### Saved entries
┄┄┄┄┄┄┄┄┄┄

## config.mk

```make
export PLATFORM = sky130hd
export DESIGN_NAME = chain_node_frame_receiver
export DESIGN_NICKNAME = d
export VERILOG_FILES = /design/src/design/cnfr_pkg.sv /design/src/design/cnfr_front.sv /design/src/design/cnfr_queue.sv /design/src/design/cnfr_back.sv /design/src/design/chain_node_frame_receiver.sv
export VERILOG_INCLUDE_DIRS = /design/src /design/src/design
export SDC_FILE = /design/constraint.sdc
export NUM_CORES = 1
export LEC_CHECK = 0
export BUFFER_PORTS_ARGS = -buffer_cell sky130_fd_sc_hd__buf_2
export CORE_MARGIN = 3
export CORE_UTILIZATION = 60
export CTS_CLUSTER_SIZE = 10
export DETAILED_ROUTE_END_ITERATION = 8
export PLACE_DENSITY = 0.86
export SLEW_MARGIN = 20
export SYNTH_ARGS = -nofsm -noshare
export SYNTH_HDL_FRONTEND = slang
export SYNTH_SLANG_ARGS = --single-unit
```

## constraint.sdc

```tcl
create_clock -name clk -period 5.2 [get_ports clk]
set_input_delay 1.04 -clock clk [delete_from_list [all_inputs] [get_ports clk]]
set_output_delay 1.04 -clock clk [all_outputs]
set_load 0.01 [all_outputs]
```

┄┄┄┄┄┄┄┄┄┄

### The problem
An exact copy of every entry is what's needed, so retype them all.

### Result of this exercise
## config.mk

```make
export PLATFORM = sky130hd
export DESIGN_NAME = chain_node_frame_receiver
export DESIGN_NICKNAME = d
export VERILOG_FILES = /design/src/design/cnfr_pkg.sv /design/src/design/cnfr_front.sv /design/src/design/cnfr_queue.sv /design/src/design/cnfr_back.sv /design/src/design/chain_node_frame_receiver.sv
export VERILOG_INCLUDE_DIRS = /design/src /design/src/design
export SDC_FILE = /design/constraint.sdc
export NUM_CORES = 1
export LEC_CHECK = 0
export BUFFER_PORTS_ARGS = -buffer_cell sky130_fd_sc_hd__buf_2
export CORE_MARGIN = 3
export CORE_UTILIZATION = 60
export CTS_CLUSTER_SIZE = 10
export DETAILED_ROUTE_END_ITERATION = 8
export PLACE_DENSITY = 0.86
export SLEW_MARGIN = 20
export SYNTH_ARGS = -nofsm -noshare
export SYNTH_HDL_FRONTEND = slang
export SYNTH_SLANG_ARGS = --single-unit
```

## constraint.sdc

```tcl
create_clock -name clk -period 5.2 [get_ports clk]
set_input_delay 1.04 -clock clk [delete_from_list [all_inputs] [get_ports clk]]
set_output_delay 1.04 -clock clk [all_outputs]
set_load 0.01 [all_outputs]
```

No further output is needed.